Source records
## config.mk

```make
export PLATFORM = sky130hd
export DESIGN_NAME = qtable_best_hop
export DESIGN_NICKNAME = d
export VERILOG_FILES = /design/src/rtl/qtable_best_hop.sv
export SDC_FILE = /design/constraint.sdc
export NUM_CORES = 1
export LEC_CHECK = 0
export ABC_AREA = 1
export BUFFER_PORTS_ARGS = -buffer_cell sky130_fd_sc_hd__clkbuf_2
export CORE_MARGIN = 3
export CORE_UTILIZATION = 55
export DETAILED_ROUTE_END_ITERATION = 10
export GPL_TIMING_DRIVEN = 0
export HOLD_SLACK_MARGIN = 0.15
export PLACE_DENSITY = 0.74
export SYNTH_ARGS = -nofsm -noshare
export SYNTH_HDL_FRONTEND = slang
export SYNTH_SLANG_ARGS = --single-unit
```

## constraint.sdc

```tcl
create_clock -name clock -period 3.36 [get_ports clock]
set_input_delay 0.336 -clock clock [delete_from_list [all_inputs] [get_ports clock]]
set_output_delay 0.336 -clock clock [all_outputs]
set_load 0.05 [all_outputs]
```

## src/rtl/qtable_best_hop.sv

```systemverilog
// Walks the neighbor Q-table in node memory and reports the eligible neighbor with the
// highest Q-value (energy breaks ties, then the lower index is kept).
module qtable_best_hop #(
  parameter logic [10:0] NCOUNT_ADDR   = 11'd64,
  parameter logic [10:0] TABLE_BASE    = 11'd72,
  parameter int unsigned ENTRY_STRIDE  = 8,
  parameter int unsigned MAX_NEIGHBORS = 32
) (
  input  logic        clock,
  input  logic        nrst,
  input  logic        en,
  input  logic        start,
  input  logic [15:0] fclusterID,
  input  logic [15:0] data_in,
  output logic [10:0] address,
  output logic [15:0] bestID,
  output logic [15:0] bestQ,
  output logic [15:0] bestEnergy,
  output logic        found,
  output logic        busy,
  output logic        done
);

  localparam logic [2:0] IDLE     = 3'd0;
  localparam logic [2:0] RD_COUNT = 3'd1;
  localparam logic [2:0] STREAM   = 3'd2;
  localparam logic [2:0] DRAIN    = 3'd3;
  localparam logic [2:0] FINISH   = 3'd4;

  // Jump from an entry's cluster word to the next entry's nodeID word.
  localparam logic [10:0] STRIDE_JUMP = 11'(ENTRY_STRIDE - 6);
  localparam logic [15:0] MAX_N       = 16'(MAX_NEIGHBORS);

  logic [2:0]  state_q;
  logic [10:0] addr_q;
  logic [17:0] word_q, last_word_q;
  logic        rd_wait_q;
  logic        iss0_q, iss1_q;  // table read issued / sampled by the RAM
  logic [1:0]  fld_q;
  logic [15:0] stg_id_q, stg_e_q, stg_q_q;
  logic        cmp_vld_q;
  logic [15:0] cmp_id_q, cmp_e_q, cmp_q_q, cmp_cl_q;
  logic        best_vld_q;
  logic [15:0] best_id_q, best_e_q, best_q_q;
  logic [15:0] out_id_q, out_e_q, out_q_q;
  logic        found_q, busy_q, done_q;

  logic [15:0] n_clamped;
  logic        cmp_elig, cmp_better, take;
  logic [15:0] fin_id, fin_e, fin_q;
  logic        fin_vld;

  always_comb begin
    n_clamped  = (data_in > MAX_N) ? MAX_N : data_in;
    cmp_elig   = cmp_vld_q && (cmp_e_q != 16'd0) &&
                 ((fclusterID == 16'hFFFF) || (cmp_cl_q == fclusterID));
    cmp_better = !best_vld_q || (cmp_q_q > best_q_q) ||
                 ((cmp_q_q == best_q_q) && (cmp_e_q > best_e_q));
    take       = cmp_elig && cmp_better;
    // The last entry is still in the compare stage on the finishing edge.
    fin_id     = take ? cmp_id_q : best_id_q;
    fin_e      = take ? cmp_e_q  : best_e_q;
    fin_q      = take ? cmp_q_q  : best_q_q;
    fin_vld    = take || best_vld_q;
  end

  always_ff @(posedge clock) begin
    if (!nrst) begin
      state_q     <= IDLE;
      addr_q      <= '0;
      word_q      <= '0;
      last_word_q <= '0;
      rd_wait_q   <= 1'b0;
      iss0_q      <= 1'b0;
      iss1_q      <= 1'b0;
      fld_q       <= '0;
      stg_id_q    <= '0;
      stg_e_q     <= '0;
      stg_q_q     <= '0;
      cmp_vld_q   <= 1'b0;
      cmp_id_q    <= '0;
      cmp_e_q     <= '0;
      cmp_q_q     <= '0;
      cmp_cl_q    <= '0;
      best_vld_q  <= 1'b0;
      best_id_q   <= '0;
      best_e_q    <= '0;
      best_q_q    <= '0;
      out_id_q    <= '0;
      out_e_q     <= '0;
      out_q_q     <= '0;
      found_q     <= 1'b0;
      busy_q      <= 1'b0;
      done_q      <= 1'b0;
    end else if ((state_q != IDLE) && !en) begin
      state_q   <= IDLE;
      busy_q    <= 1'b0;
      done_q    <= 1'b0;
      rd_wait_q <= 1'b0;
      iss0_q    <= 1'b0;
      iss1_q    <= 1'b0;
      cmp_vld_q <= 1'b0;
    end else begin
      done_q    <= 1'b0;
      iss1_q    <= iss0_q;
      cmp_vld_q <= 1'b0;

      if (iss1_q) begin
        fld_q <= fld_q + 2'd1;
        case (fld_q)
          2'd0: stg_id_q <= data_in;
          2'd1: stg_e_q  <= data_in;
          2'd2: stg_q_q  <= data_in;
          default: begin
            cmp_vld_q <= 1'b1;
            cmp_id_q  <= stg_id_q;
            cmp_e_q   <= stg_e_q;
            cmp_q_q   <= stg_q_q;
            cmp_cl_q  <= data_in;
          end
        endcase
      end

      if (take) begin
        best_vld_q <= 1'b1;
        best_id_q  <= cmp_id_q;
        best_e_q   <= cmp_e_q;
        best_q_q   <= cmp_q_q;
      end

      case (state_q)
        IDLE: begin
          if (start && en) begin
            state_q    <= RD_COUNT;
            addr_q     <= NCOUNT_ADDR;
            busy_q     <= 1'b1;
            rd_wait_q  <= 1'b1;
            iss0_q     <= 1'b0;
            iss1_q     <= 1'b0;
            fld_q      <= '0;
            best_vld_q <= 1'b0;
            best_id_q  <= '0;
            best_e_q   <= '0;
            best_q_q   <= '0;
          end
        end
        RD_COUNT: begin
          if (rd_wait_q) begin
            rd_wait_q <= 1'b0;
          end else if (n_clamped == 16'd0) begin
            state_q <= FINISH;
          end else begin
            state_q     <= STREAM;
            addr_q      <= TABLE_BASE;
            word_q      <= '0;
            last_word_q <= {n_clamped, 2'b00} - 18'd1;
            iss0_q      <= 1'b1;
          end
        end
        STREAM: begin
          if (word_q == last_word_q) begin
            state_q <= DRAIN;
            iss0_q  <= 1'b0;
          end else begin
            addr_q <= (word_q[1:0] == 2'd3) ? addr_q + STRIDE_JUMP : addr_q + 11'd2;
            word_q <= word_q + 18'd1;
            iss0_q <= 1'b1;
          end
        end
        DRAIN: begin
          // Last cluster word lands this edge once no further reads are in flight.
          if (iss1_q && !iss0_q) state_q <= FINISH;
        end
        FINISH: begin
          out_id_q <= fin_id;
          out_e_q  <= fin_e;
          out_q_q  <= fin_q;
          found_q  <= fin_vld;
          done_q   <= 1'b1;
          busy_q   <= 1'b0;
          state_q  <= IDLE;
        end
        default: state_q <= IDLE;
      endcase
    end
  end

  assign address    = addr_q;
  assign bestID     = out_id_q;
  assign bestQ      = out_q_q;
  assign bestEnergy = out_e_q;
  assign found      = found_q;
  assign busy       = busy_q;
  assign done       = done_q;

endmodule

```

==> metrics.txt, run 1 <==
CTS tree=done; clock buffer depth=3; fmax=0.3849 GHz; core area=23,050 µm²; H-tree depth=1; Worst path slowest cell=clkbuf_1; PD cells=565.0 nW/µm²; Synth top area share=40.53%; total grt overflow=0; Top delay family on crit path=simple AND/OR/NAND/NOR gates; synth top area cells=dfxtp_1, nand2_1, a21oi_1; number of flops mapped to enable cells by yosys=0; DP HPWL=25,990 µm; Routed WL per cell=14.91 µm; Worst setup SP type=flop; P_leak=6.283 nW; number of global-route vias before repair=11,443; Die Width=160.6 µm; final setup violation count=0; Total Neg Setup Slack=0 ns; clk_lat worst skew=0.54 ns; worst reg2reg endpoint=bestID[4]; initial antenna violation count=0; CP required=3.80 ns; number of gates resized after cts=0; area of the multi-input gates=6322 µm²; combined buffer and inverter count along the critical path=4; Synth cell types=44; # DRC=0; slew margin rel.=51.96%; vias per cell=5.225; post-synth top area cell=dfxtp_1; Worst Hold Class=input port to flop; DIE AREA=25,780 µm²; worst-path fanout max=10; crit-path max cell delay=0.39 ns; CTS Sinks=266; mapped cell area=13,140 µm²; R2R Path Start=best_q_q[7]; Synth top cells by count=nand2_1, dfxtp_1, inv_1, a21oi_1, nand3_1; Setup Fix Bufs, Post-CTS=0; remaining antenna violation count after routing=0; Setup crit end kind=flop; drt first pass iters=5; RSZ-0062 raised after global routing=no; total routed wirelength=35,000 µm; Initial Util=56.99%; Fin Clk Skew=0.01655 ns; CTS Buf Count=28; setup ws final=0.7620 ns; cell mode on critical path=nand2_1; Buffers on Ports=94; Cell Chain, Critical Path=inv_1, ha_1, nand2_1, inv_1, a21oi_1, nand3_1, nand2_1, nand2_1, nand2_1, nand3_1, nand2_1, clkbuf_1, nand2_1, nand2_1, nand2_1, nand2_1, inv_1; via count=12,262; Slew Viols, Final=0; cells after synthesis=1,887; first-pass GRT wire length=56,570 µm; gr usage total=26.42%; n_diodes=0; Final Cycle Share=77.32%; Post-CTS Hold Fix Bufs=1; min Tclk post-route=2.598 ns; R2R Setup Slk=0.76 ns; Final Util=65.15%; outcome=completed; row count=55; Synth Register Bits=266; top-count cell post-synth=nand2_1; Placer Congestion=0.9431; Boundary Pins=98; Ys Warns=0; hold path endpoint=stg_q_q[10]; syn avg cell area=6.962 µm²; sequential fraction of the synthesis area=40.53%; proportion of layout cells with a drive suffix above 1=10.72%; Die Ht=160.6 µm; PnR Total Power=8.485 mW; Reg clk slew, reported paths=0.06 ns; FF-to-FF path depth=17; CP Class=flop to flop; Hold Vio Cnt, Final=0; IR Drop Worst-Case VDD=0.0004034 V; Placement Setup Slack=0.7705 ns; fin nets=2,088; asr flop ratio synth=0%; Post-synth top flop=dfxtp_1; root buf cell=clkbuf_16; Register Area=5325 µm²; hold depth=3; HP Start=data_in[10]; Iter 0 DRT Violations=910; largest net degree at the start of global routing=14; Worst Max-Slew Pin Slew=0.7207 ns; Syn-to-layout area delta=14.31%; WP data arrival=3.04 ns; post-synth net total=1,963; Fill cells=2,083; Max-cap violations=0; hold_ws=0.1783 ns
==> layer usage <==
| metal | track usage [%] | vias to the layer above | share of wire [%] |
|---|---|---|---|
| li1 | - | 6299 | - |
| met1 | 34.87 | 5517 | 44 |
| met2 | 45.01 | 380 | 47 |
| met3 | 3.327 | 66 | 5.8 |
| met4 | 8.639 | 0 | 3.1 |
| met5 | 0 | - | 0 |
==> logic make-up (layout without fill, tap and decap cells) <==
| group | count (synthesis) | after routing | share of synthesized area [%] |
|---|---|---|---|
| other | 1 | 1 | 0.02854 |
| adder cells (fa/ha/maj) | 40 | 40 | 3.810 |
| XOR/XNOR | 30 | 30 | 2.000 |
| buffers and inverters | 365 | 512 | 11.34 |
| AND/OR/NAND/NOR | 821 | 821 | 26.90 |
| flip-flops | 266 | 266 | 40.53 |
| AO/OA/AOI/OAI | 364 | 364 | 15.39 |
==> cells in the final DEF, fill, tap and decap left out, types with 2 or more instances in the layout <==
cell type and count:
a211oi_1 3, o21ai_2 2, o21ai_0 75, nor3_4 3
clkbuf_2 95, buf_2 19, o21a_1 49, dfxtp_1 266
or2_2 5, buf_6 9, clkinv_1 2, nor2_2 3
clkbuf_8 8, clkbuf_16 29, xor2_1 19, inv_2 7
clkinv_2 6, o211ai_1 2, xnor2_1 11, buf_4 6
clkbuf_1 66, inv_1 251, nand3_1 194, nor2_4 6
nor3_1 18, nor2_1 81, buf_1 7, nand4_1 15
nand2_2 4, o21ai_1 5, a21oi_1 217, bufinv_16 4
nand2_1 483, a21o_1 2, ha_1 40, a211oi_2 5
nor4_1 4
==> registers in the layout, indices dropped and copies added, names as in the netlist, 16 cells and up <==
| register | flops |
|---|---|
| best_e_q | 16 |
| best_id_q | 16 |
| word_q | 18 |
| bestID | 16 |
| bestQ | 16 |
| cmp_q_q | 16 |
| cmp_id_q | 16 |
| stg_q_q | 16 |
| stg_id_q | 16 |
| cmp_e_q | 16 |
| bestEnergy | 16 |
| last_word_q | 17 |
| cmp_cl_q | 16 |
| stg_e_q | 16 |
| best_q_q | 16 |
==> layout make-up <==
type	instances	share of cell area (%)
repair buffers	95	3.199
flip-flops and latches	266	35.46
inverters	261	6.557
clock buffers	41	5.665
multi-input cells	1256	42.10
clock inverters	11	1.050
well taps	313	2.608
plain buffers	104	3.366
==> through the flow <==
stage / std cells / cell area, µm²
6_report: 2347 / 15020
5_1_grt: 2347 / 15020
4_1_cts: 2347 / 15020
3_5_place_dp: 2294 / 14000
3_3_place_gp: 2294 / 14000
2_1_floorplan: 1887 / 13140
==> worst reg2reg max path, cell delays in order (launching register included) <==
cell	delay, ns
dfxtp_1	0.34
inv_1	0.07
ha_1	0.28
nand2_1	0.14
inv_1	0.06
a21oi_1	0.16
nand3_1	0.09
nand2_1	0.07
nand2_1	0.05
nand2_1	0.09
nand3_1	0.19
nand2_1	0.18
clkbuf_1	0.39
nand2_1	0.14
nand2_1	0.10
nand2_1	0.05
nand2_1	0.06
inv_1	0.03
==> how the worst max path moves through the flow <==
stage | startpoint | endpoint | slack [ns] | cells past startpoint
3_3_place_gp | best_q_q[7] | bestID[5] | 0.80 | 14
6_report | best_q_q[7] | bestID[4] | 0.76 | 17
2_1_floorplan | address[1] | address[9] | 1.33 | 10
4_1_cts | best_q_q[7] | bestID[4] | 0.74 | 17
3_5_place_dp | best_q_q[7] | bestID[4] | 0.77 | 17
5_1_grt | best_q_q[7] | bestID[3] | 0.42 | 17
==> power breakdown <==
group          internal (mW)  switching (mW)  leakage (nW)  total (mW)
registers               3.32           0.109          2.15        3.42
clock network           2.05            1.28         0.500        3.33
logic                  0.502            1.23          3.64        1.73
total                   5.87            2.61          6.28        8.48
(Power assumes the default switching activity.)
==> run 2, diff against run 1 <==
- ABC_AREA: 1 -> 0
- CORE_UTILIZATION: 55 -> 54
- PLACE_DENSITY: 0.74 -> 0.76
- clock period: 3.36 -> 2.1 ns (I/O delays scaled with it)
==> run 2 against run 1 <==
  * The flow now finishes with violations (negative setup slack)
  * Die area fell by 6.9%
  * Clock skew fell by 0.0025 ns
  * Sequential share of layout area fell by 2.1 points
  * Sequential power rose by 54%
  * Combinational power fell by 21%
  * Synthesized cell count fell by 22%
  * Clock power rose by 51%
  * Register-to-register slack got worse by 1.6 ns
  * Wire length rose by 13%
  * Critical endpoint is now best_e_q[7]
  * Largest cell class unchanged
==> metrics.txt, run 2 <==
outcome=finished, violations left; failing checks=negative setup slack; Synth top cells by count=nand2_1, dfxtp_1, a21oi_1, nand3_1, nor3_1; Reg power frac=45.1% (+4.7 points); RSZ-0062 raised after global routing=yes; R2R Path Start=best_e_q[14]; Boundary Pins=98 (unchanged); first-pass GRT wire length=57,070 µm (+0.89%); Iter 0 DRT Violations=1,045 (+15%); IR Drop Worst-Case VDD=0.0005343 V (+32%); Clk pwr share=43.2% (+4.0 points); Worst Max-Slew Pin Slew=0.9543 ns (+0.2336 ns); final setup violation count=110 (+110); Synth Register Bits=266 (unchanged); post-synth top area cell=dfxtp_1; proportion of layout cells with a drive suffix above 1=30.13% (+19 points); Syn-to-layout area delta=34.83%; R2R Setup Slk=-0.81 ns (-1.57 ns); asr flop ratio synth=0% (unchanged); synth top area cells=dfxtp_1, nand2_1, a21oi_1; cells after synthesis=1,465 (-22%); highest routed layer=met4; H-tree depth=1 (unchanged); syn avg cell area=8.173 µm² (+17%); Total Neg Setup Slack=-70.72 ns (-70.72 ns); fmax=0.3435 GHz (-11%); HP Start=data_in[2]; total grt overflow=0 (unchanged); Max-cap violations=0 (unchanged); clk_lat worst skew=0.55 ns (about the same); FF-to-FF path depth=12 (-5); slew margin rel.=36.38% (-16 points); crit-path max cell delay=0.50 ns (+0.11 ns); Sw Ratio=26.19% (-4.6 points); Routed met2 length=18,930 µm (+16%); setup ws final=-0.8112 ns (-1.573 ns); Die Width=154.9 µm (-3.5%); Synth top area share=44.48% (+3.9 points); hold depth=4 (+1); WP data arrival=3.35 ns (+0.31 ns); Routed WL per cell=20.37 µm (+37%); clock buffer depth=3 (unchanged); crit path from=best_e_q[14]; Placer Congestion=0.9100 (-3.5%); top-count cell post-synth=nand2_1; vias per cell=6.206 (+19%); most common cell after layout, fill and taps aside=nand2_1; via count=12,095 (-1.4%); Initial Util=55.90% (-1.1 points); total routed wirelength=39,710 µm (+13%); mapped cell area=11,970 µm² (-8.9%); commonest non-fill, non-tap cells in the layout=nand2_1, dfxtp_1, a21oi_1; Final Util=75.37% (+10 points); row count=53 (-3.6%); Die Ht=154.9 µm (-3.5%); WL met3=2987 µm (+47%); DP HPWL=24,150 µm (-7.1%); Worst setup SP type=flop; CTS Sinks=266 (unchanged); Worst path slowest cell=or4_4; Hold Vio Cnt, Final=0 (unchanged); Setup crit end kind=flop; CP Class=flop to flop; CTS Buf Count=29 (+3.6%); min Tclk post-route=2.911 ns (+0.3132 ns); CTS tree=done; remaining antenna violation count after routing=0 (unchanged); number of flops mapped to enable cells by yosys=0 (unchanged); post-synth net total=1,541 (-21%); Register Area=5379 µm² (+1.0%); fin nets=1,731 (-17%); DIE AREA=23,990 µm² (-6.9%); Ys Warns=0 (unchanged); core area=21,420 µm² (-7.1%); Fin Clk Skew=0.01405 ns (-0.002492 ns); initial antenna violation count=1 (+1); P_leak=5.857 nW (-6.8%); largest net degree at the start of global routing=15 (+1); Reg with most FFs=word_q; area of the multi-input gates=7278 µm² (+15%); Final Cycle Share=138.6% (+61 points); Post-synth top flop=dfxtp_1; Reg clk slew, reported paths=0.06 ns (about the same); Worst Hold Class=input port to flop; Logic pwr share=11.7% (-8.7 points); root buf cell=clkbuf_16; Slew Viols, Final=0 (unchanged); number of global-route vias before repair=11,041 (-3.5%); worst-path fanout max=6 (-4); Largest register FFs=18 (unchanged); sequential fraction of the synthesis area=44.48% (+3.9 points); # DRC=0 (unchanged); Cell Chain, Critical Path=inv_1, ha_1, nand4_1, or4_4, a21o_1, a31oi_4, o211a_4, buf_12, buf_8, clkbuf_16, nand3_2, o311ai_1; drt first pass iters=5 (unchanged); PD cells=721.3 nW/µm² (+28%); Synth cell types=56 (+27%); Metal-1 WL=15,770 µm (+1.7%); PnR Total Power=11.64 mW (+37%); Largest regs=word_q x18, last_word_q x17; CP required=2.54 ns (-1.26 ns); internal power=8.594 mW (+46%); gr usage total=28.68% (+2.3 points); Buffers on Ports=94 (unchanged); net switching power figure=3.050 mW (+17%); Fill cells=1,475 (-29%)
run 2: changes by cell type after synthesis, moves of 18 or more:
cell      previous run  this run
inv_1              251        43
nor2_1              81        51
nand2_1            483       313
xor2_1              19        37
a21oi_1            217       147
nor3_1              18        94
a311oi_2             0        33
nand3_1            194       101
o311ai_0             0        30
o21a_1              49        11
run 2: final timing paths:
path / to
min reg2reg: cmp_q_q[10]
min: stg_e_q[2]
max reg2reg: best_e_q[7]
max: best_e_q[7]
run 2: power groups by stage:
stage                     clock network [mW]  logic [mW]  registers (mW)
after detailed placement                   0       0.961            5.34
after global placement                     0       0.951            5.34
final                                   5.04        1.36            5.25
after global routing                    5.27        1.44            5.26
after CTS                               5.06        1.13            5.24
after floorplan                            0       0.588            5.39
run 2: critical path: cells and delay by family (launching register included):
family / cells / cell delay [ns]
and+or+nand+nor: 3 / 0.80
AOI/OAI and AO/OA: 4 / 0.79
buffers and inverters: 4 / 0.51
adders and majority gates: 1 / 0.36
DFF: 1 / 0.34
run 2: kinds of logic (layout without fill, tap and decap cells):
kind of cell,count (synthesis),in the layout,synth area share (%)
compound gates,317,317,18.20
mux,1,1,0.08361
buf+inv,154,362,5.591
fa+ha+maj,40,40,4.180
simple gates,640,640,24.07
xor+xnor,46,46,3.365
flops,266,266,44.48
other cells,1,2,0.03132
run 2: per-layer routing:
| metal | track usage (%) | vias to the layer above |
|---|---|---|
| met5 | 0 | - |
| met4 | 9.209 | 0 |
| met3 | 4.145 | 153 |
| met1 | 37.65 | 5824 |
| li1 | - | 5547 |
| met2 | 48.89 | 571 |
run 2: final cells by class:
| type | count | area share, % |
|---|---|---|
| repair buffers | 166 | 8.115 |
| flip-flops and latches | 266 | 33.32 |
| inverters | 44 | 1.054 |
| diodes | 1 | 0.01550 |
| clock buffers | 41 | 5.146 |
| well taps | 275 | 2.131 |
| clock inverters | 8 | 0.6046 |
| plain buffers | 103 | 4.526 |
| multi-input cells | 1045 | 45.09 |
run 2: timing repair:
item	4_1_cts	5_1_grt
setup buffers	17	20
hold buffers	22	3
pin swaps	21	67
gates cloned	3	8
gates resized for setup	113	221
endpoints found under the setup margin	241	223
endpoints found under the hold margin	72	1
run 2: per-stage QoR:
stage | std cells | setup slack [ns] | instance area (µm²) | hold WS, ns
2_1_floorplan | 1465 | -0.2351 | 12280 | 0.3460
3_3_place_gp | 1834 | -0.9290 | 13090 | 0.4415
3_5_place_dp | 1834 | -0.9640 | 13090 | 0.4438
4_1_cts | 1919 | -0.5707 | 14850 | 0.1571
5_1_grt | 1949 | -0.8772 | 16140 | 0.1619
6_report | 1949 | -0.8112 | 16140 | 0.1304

--

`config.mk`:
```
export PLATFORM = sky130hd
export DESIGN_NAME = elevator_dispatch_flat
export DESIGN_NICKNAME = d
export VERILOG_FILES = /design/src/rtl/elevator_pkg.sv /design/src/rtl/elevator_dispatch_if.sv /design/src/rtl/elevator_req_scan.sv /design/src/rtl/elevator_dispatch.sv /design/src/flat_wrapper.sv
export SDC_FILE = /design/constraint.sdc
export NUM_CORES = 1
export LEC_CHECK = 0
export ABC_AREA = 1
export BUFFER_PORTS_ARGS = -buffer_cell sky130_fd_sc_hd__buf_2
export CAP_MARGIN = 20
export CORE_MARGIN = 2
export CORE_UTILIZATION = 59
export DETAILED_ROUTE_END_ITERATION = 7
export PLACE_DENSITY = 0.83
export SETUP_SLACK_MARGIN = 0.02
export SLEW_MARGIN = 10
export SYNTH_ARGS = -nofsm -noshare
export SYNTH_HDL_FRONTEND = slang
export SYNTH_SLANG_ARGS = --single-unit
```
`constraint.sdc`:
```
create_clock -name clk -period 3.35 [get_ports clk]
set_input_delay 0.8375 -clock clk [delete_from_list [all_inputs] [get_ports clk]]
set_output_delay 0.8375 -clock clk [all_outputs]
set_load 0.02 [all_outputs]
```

_Exercise requirements_
Could you set down, word for word, only the lines above from the line with "run 2: final timing" to the line with "run 2: critical", including both?

_Output of the task_
run 2: final timing paths:
path / to
min reg2reg: cmp_q_q[10]
min: stg_e_q[2]
max reg2reg: best_e_q[7]
max: best_e_q[7]
run 2: power groups by stage:
stage                     clock network [mW]  logic [mW]  registers (mW)
after detailed placement                   0       0.961            5.34
after global placement                     0       0.951            5.34
final                                   5.04        1.36            5.25
after global routing                    5.27        1.44            5.26
after CTS                               5.06        1.13            5.24
after floorplan                            0       0.588            5.39
run 2: critical path: cells and delay by family (launching register included):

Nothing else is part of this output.